START Information supplied

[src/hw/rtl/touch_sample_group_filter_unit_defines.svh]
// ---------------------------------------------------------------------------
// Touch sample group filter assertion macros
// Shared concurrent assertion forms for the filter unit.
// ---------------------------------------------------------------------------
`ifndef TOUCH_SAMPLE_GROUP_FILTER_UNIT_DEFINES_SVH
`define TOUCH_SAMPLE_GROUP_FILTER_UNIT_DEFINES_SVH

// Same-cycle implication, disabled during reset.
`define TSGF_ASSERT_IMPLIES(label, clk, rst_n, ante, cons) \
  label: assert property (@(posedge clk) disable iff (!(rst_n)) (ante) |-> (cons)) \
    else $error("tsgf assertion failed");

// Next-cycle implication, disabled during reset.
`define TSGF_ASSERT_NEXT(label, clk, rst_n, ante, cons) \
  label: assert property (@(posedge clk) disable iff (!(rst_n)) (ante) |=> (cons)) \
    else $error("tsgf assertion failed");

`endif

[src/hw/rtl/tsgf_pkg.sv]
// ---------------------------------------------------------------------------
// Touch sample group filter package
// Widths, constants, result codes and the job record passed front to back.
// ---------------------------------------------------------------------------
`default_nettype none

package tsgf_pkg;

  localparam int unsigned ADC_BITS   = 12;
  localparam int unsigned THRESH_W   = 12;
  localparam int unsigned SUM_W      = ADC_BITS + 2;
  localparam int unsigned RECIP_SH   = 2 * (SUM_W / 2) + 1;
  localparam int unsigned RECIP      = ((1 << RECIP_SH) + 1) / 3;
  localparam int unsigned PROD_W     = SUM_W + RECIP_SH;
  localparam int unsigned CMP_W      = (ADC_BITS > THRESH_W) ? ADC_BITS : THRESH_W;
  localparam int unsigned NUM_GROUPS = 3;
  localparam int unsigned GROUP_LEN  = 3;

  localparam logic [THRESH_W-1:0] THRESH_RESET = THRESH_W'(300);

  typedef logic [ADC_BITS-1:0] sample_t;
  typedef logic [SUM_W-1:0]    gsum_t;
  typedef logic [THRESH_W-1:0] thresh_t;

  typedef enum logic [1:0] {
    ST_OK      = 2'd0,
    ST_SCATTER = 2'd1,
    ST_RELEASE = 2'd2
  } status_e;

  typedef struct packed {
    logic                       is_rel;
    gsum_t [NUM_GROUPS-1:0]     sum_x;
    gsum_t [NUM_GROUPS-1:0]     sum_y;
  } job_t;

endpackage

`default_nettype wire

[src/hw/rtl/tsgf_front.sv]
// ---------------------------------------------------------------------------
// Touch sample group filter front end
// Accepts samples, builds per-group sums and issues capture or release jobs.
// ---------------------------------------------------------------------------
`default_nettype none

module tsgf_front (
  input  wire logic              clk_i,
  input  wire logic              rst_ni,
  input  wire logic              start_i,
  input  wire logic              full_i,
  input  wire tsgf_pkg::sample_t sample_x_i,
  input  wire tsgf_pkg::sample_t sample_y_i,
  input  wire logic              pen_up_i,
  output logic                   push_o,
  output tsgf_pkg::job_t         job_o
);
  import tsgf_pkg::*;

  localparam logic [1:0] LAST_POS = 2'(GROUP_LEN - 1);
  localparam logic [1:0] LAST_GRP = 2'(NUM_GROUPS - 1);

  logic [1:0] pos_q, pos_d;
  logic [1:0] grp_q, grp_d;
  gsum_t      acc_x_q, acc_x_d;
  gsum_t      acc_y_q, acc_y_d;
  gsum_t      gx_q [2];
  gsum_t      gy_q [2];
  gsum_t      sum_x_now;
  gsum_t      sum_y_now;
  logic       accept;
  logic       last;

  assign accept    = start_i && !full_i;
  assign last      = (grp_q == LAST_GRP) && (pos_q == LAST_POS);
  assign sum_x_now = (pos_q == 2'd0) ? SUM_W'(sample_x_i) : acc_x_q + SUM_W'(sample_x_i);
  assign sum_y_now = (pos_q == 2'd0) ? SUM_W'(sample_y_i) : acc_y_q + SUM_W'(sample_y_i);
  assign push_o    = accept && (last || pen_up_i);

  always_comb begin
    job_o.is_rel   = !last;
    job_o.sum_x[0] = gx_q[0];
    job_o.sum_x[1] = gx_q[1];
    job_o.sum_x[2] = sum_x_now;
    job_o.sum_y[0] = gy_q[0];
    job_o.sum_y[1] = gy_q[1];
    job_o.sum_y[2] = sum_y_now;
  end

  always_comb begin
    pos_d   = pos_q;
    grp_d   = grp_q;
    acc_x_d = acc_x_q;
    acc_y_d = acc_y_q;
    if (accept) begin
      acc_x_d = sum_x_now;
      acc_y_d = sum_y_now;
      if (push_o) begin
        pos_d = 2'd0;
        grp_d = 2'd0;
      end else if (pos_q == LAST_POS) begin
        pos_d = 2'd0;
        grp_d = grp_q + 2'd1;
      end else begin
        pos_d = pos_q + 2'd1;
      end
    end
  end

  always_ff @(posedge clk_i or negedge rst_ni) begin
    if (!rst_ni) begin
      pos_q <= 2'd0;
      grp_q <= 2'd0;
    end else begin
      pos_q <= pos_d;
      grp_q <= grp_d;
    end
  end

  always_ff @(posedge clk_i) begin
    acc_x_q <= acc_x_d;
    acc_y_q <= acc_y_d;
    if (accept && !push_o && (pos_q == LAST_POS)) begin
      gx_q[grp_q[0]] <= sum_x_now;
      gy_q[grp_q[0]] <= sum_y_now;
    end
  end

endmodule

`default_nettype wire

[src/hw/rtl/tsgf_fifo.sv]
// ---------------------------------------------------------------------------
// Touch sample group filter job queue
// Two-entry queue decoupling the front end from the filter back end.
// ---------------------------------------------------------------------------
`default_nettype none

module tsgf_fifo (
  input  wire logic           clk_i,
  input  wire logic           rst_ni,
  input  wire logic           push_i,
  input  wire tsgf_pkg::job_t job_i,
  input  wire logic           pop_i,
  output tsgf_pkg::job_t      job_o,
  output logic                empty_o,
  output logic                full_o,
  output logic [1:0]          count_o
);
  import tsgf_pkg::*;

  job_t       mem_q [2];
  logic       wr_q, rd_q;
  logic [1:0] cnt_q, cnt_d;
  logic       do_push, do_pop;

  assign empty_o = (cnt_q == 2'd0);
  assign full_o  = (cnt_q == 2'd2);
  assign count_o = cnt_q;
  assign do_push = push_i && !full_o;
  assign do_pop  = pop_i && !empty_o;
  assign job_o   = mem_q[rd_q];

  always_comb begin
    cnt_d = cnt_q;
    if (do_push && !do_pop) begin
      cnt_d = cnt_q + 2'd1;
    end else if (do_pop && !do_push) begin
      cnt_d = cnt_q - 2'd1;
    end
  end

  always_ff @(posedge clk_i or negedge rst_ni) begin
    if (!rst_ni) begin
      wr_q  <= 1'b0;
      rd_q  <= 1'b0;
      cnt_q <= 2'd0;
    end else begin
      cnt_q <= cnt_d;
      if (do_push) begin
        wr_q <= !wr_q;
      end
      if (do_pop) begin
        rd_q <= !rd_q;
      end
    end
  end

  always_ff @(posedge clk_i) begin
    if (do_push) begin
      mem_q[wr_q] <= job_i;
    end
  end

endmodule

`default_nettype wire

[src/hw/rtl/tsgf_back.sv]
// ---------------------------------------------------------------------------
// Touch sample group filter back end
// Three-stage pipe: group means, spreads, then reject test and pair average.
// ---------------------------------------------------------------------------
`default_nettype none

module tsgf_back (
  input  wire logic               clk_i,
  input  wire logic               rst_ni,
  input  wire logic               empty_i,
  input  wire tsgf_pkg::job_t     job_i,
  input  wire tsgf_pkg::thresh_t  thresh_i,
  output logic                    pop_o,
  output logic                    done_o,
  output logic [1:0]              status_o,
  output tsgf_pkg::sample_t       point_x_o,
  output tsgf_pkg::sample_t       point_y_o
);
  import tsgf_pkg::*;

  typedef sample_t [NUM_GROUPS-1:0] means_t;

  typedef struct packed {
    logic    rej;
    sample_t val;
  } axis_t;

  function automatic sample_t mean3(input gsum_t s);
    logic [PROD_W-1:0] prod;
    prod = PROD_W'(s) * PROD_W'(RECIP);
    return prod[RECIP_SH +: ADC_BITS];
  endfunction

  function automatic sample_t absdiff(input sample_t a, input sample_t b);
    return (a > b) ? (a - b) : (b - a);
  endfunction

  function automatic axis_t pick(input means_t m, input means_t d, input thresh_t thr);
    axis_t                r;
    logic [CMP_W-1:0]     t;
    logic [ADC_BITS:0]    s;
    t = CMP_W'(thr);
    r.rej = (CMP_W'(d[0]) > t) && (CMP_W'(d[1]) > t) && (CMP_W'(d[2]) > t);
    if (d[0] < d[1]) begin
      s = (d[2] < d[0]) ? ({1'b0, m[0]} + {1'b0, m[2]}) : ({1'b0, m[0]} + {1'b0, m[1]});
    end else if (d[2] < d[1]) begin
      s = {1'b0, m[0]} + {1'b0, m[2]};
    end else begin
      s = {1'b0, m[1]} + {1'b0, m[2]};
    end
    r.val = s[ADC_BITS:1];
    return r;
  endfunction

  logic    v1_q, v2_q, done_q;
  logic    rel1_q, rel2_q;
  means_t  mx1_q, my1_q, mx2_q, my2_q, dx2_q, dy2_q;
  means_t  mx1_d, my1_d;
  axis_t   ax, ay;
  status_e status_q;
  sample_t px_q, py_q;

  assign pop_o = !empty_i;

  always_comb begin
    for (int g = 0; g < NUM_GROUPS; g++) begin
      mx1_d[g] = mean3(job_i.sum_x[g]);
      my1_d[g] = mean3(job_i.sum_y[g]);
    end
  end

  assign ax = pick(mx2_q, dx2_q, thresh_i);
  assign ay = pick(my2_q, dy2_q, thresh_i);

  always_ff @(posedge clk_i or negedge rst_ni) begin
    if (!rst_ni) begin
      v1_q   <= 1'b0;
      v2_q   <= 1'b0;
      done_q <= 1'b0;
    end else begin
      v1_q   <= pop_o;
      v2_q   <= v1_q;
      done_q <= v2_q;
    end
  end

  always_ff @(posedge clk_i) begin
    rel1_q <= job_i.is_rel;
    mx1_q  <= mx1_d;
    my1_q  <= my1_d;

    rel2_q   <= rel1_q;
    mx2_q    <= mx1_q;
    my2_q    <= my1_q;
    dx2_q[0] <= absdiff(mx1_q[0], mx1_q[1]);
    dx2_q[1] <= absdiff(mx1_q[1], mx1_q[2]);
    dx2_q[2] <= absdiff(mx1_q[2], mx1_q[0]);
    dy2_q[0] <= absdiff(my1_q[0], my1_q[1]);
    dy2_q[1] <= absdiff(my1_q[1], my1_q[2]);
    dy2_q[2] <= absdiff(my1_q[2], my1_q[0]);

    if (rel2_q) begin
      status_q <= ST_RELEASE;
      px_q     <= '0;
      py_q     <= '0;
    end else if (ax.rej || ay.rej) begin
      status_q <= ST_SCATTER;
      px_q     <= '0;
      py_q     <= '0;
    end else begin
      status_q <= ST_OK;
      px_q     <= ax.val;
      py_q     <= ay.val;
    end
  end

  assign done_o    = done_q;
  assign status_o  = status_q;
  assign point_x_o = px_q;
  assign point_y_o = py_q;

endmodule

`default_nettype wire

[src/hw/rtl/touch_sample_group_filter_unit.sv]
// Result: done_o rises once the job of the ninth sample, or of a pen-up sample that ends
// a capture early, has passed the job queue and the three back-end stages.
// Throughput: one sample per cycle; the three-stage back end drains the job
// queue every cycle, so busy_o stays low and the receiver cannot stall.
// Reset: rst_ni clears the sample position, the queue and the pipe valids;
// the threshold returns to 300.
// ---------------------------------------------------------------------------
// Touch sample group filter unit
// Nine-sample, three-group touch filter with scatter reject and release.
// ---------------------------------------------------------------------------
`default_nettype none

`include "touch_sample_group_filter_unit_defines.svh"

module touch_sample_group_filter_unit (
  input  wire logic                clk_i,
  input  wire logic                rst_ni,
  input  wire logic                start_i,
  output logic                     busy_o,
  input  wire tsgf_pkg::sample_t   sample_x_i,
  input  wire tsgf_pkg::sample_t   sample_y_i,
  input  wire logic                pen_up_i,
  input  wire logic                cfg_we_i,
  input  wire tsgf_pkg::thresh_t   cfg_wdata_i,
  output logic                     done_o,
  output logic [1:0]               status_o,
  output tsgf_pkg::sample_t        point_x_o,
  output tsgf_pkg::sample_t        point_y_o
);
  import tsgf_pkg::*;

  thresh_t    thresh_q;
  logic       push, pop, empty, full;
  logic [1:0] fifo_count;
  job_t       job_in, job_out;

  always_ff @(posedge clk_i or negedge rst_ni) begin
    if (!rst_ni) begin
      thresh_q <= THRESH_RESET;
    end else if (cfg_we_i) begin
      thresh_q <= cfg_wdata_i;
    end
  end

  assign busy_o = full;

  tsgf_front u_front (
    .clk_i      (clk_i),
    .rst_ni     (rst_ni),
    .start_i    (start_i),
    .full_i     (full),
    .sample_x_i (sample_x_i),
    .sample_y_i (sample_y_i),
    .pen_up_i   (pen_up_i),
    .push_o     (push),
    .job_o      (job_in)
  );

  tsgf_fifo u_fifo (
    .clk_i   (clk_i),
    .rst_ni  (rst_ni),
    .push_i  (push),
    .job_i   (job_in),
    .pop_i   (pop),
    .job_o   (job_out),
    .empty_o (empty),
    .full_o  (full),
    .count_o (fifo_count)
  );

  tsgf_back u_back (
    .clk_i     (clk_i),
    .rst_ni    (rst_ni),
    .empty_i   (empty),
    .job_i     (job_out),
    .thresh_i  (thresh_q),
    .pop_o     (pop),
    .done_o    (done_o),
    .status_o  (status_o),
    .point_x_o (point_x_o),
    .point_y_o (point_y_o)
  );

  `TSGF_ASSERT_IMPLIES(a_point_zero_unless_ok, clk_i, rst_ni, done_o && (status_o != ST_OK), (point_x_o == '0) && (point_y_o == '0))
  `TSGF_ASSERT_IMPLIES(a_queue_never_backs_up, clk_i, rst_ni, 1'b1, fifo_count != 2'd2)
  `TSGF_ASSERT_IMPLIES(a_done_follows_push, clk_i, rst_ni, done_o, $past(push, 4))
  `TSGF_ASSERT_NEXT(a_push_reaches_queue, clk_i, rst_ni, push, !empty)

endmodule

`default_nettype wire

END Information supplied

Exercise prompt -> Filter the entries above and keep only the lines with the word "assertion".

Answer section ->
// Touch sample group filter assertion macros
// Shared concurrent assertion forms for the filter unit.
    else $error("tsgf assertion failed");
    else $error("tsgf assertion failed");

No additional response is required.